Unmounts a previously mounted ZIP archive mounted to \fImountpoint\fR.
.SS "ZIP CREATION COMMANDS"
This package also provides several commands to aid the creation of ZIP
archives as Tcl applications.
.TP
\fBzipfs mkzip\fR \fIoutfile indir\fR ?\fIstrip\fR? ?\fIpassword\fR?
.
Creates a ZIP archive file named \fIoutfile\fR from the contents of the input
directory \fIindir\fR (contained regular files only) with optional ZIP
password \fIpassword\fR. While processing the files below \fIindir\fR the
optional file name prefix given in \fIstrip\fR is stripped off the beginning
of the respective file name.  When stripping, it is common to remove either
the whole source directory name or the name of its parent directory.
.RS
.PP
\fBCaution:\fR the choice of the \fIindir\fR parameter (less the optional
stripped prefix) determines the later root name of the archive's content.
.RE
.TP
\fBzipfs mkimg\fR \fIoutfile indir\fR ?\fIstrip\fR? ?\fIpassword\fR? ?\fIinfile\fR?
.
Creates an image (potentially a new executable file) similar to \fBzipfs
mkzip\fR; see that command for a description of most parameters to this
command, as they behave identically here.
.RS
.PP
If the \fIinfile\fR parameter is specified, this file is prepended in front of
the ZIP archive, otherwise the file returned by \fBinfo nameofexecutable\fR
(i.e., the executable file of the running process) is used.
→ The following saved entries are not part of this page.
--- config.mk ---
export PLATFORM = sky130hd
export DESIGN_NAME = rv_pipeline
export DESIGN_NICKNAME = d
export VERILOG_FILES = /design/src/rv_pipe_pkg.sv /design/src/rv_isa_pkg.sv /design/src/rv_pipeline.sv /design/src/rv_retire.sv /design/src/rv_execute.sv /design/src/rv_alu.sv /design/src/rv_regfile.sv /design/src/rv_decode.sv /design/src/rv_fetch.sv
export VERILOG_INCLUDE_DIRS = /design/src /design/src/src
export SDC_FILE = /design/constraint.sdc
export NUM_CORES = 2
export LEC_CHECK = 0
export BUFFER_PORTS_ARGS = -buffer_cell sky130_fd_sc_hd__buf_2
export CELL_PAD_IN_SITES_DETAIL_PLACEMENT = 0
export CELL_PAD_IN_SITES_GLOBAL_PLACEMENT = 1
export CORE_AREA = 3 3 484 486
export DETAILED_ROUTE_END_ITERATION = 10
export DIE_AREA = 0 0 487 489
export PLACE_DENSITY = 0.62
export SLEW_MARGIN = 0
export SYNTH_ARGS = -nofsm -noshare
export SYNTH_HDL_FRONTEND = slang
export SYNTH_SLANG_ARGS = --single-unit
--- constraint.sdc ---
create_clock -name clk -period 7.5 [get_ports clk]
set_input_delay 0 -clock clk [delete_from_list [all_inputs] [get_ports clk]]
set_output_delay 0 -clock clk [all_outputs]
set_load 0.01 [all_outputs]
--- src/rv_settings.svh ---
`ifndef RV_SETTINGS_SVH
`define RV_SETTINGS_SVH

// Data path width
`define RV_XLEN 32

// Architectural integer registers
`define RV_NUM_REGS 32

// Address of the first fetch
`define RV_RESET_PC 32'h0000_0000

// PC step per instruction
`define RV_INSN_BYTES 4

`endif
--- src/rv_pipe_pkg.sv ---
package rv_pipe_pkg;

  // What occupies a slot as it passes writeback
  typedef enum logic [2:0] {
    INVALID      = 3'd0,
    RESET        = 3'd1,
    NO_STALL     = 3'd2,
    TAKEN_BRANCH = 3'd4
  } cycle_status_e;

  // ALU operations, NONE marks a slot that writes no register
  typedef enum logic [3:0] {
    ADD,
    SUB,
    SLL,
    SLT,
    SLTU,
    XOR,
    SRL,
    SRA,
    OR,
    AND,
    PASS_B,
    NONE
  } alu_op_e;

endpackage

--- src/rv_isa_pkg.sv ---
`include "rv_settings.svh"

package rv_isa_pkg;

  typedef logic [`RV_XLEN-1:0] word_t;
  typedef logic [31:0] insn_t;
  typedef logic [4:0] reg_idx_t;
  typedef logic [2:0] funct3_t;

  // Base opcodes of RV32I
  typedef enum logic [6:0] {
    LOAD     = 7'b000_0011,
    MISC_MEM = 7'b000_1111,
    OP_IMM   = 7'b001_0011,
    AUIPC    = 7'b001_0111,
    STORE    = 7'b010_0011,
    OP       = 7'b011_0011,
    LUI      = 7'b011_0111,
    BRANCH   = 7'b110_0011,
    JALR     = 7'b110_0111,
    JAL      = 7'b110_1111,
    SYSTEM   = 7'b111_0011
  } opcode_e;

  // Branch conditions
  localparam funct3_t F3_BEQ  = 3'b000;
  localparam funct3_t F3_BNE  = 3'b001;
  localparam funct3_t F3_BLT  = 3'b100;
  localparam funct3_t F3_BGE  = 3'b101;
  localparam funct3_t F3_BLTU = 3'b110;
  localparam funct3_t F3_BGEU = 3'b111;

  // ALU group, shared by OP and OP_IMM
  localparam funct3_t F3_ADD  = 3'b000;
  localparam funct3_t F3_SLL  = 3'b001;
  localparam funct3_t F3_SLT  = 3'b010;
  localparam funct3_t F3_SLTU = 3'b011;
  localparam funct3_t F3_XOR  = 3'b100;
  localparam funct3_t F3_SR   = 3'b101;
  localparam funct3_t F3_OR   = 3'b110;
  localparam funct3_t F3_AND  = 3'b111;

  // funct7 selects SUB and SRA
  localparam logic [6:0] F7_BASE = 7'b000_0000;
  localparam logic [6:0] F7_ALT  = 7'b010_0000;

endpackage

--- src/rv_pipeline.sv ---
module rv_pipeline (
  input  logic                       clk,
  input  logic                       rst,
  input  rv_isa_pkg::insn_t          imem_insn_i,
  output rv_isa_pkg::word_t          imem_addr_o,
  output rv_isa_pkg::word_t          wb_pc_o,
  output rv_isa_pkg::insn_t          wb_insn_o,
  output rv_pipe_pkg::cycle_status_e wb_status_o,
  output logic                       wb_we_o,
  output rv_isa_pkg::reg_idx_t       wb_rd_o,
  output rv_isa_pkg::word_t          wb_data_o
);

  // Decode to execute
  rv_isa_pkg::word_t          d_pc;
  rv_isa_pkg::insn_t          d_insn;
  rv_isa_pkg::reg_idx_t       d_rs1;
  rv_isa_pkg::reg_idx_t       d_rs2;
  rv_isa_pkg::reg_idx_t       d_rd;
  rv_isa_pkg::word_t          d_rs1_val;
  rv_isa_pkg::word_t          d_rs2_val;
  rv_isa_pkg::word_t          d_imm;
  rv_pipe_pkg::alu_op_e       d_op;
  logic                       d_use_imm;
  logic                       d_is_branch;
  rv_isa_pkg::funct3_t        d_funct3;
  rv_pipe_pkg::cycle_status_e d_status;

  // Register file read data
  rv_isa_pkg::word_t rf_rd1;
  rv_isa_pkg::word_t rf_rd2;

  // Execute to fetch and retire
  logic                       e_redirect;
  rv_isa_pkg::word_t          e_target;
  rv_isa_pkg::word_t          e_pc;
  rv_isa_pkg::insn_t          e_insn;
  rv_isa_pkg::reg_idx_t       e_rd;
  logic                       e_we;
  rv_isa_pkg::word_t          e_result;
  rv_pipe_pkg::cycle_status_e e_status;

  // Memory stage bypass
  rv_isa_pkg::reg_idx_t m_rd;
  logic                 m_we;
  rv_isa_pkg::word_t    m_data;

  rv_fetch u_fetch (
    .clk        (clk),
    .rst        (rst),
    .redirect_i (e_redirect),
    .target_i   (e_target),
    .pc_o       (imem_addr_o)
  );

  rv_decode u_decode (
    .clk         (clk),
    .rst         (rst),
    .squash_i    (e_redirect),
    .pc_i        (imem_addr_o),
    .insn_i      (imem_insn_i),
    .rs1_data_i  (rf_rd1),
    .rs2_data_i  (rf_rd2),
    .pc_o        (d_pc),
    .insn_o      (d_insn),
    .rs1_o       (d_rs1),
    .rs2_o       (d_rs2),
    .rd_o        (d_rd),
    .rs1_val_o   (d_rs1_val),
    .rs2_val_o   (d_rs2_val),
    .imm_o       (d_imm),
    .op_o        (d_op),
    .use_imm_o   (d_use_imm),
    .is_branch_o (d_is_branch),
    .funct3_o    (d_funct3),
    .status_o    (d_status)
  );

  rv_regfile u_regfile (
    .clk        (clk),
    .rst        (rst),
    .we_i       (wb_we_o),
    .wr_idx_i   (wb_rd_o),
    .wr_data_i  (wb_data_o),
    .rd1_idx_i  (d_rs1),
    .rd2_idx_i  (d_rs2),
    .rd1_data_o (rf_rd1),
    .rd2_data_o (rf_rd2)
  );

  rv_execute u_execute (
    .clk         (clk),
    .rst         (rst),
    .pc_i        (d_pc),
    .insn_i      (d_insn),
    .rs1_i       (d_rs1),
    .rs2_i       (d_rs2),
    .rd_i        (d_rd),
    .rs1_val_i   (d_rs1_val),
    .rs2_val_i   (d_rs2_val),
    .imm_i       (d_imm),
    .op_i        (d_op),
    .use_imm_i   (d_use_imm),
    .is_branch_i (d_is_branch),
    .funct3_i    (d_funct3),
    .status_i    (d_status),
    .mem_rd_i    (m_rd),
    .mem_we_i    (m_we),
    .mem_data_i  (m_data),
    .wb_rd_i     (wb_rd_o),
    .wb_we_i     (wb_we_o),
    .wb_data_i   (wb_data_o),
    .redirect_o  (e_redirect),
    .target_o    (e_target),
    .pc_o        (e_pc),
    .insn_o      (e_insn),
    .rd_o        (e_rd),
    .we_o        (e_we),
    .result_o    (e_result),
    .status_o    (e_status)
  );

  rv_retire u_retire (
    .clk         (clk),
    .rst         (rst),
    .ex_pc_i     (e_pc),
    .ex_insn_i   (e_insn),
    .ex_rd_i     (e_rd),
    .ex_we_i     (e_we),
    .ex_result_i (e_result),
    .ex_status_i (e_status),
    .mem_rd_o    (m_rd),
    .mem_we_o    (m_we),
    .mem_data_o  (m_data),
    .wb_pc_o     (wb_pc_o),
    .wb_insn_o   (wb_insn_o),
    .wb_status_o (wb_status_o),
    .wb_rd_o     (wb_rd_o),
    .wb_we_o     (wb_we_o),
    .wb_data_o   (wb_data_o)
  );

endmodule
If the
\fIpassword\fR parameter is not empty, an obfuscated version of that password
(see \fBzipfs mkkey\fR) is placed between the image and ZIP chunks of the
output file and the contents of the ZIP chunk are protected with that
password.
.PP
If there is a file, \fBmain.tcl\fR, in the root directory of the resulting
archive and the image file that the archive is attached to is a \fBtclsh\fR
(or \fBwish\fR) instance (true by default, but depends on your configuration),
then the resulting image is an executable that will \fBsource\fR the script in
that \fBmain.tcl\fR after mounting the ZIP archive, and will \fBexit\fR once
that script has been executed.
.PP
\fBCaution:\fR highly experimental, not usable on Android, only partially
tested on Linux and Windows.
.RE
.TP
\fBzipfs mkkey\fR \fIpassword\fR
.
Given the clear text \fIpassword\fR argument, an obfuscated string version is
returned with the same format used in the \fBzipfs mkimg\fR command.
.TP
\fBzipfs lmkimg\fR \fIoutfile inlist\fR ?\fIpassword infile\fR?
.
This command is like \fBzipfs mkimg\fR, but instead of an input directory,
\fIinlist\fR must be a Tcl list where the odd elements are the names of files
to be copied into the archive in the image, and the even elements are their
respective names within that archive.
.TP
\fBzipfs lmkzip\fR \fIoutfile inlist\fR ?\fIpassword\fR?
.
This command is like \fBzipfs mkzip\fR, but instead of an input directory,
\fIinlist\fR must be a Tcl list where the odd elements are the names of files
to be copied into the archive, and the even elements are their respective
names within that archive.
.SH "EXAMPLES"
.PP
Mounting an ZIP archive as an application directory and running code out of it
before unmounting it again:
.PP
.CS
set zip myApp.zip
set base [file join [\fbzipfs root\fR] myApp]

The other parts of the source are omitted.